DATA PROVIDED: Begin
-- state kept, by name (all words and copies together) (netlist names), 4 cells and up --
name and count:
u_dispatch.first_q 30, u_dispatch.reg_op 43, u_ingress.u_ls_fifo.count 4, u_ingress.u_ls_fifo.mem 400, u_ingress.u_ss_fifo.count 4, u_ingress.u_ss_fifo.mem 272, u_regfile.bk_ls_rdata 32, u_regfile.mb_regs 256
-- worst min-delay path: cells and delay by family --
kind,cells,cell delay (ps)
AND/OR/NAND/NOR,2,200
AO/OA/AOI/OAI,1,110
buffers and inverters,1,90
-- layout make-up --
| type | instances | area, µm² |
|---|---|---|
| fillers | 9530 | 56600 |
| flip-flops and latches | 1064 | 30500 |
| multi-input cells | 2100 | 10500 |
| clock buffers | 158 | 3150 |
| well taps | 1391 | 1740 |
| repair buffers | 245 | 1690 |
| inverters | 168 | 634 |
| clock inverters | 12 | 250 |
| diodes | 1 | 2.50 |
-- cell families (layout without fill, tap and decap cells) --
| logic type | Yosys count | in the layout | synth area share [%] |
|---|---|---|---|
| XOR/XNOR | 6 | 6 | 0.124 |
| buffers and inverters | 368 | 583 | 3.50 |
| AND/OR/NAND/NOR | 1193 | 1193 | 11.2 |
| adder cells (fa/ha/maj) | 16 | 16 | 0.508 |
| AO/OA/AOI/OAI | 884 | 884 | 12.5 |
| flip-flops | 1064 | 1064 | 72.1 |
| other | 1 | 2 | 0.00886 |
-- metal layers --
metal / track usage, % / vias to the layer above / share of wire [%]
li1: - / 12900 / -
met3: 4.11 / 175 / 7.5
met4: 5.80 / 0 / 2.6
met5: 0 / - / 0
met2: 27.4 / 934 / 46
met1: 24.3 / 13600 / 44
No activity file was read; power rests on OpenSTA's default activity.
DATA PROVIDED: End
### [DESCRIPTION OF THE TASK]
What you output should match every line above exactly.

### [REPLY TO THE TASK]
-- state kept, by name (all words and copies together) (netlist names), 4 cells and up --
name and count:
u_dispatch.first_q 30, u_dispatch.reg_op 43, u_ingress.u_ls_fifo.count 4, u_ingress.u_ls_fifo.mem 400, u_ingress.u_ss_fifo.count 4, u_ingress.u_ss_fifo.mem 272, u_regfile.bk_ls_rdata 32, u_regfile.mb_regs 256
-- worst min-delay path: cells and delay by family --
kind,cells,cell delay (ps)
AND/OR/NAND/NOR,2,200
AO/OA/AOI/OAI,1,110
buffers and inverters,1,90
-- layout make-up --
| type | instances | area, µm² |
|---|---|---|
| fillers | 9530 | 56600 |
| flip-flops and latches | 1064 | 30500 |
| multi-input cells | 2100 | 10500 |
| clock buffers | 158 | 3150 |
| well taps | 1391 | 1740 |
| repair buffers | 245 | 1690 |
| inverters | 168 | 634 |
| clock inverters | 12 | 250 |
| diodes | 1 | 2.50 |
-- cell families (layout without fill, tap and decap cells) --
| logic type | Yosys count | in the layout | synth area share [%] |
|---|---|---|---|
| XOR/XNOR | 6 | 6 | 0.124 |
| buffers and inverters | 368 | 583 | 3.50 |
| AND/OR/NAND/NOR | 1193 | 1193 | 11.2 |
| adder cells (fa/ha/maj) | 16 | 16 | 0.508 |
| AO/OA/AOI/OAI | 884 | 884 | 12.5 |
| flip-flops | 1064 | 1064 | 72.1 |
| other | 1 | 2 | 0.00886 |
-- metal layers --
metal / track usage, % / vias to the layer above / share of wire [%]
li1: - / 12900 / -
met3: 4.11 / 175 / 7.5
met4: 5.80 / 0 / 2.6
met5: 0 / - / 0
met2: 27.4 / 934 / 46
met1: 24.3 / 13600 / 44
No activity file was read; power rests on OpenSTA's default activity.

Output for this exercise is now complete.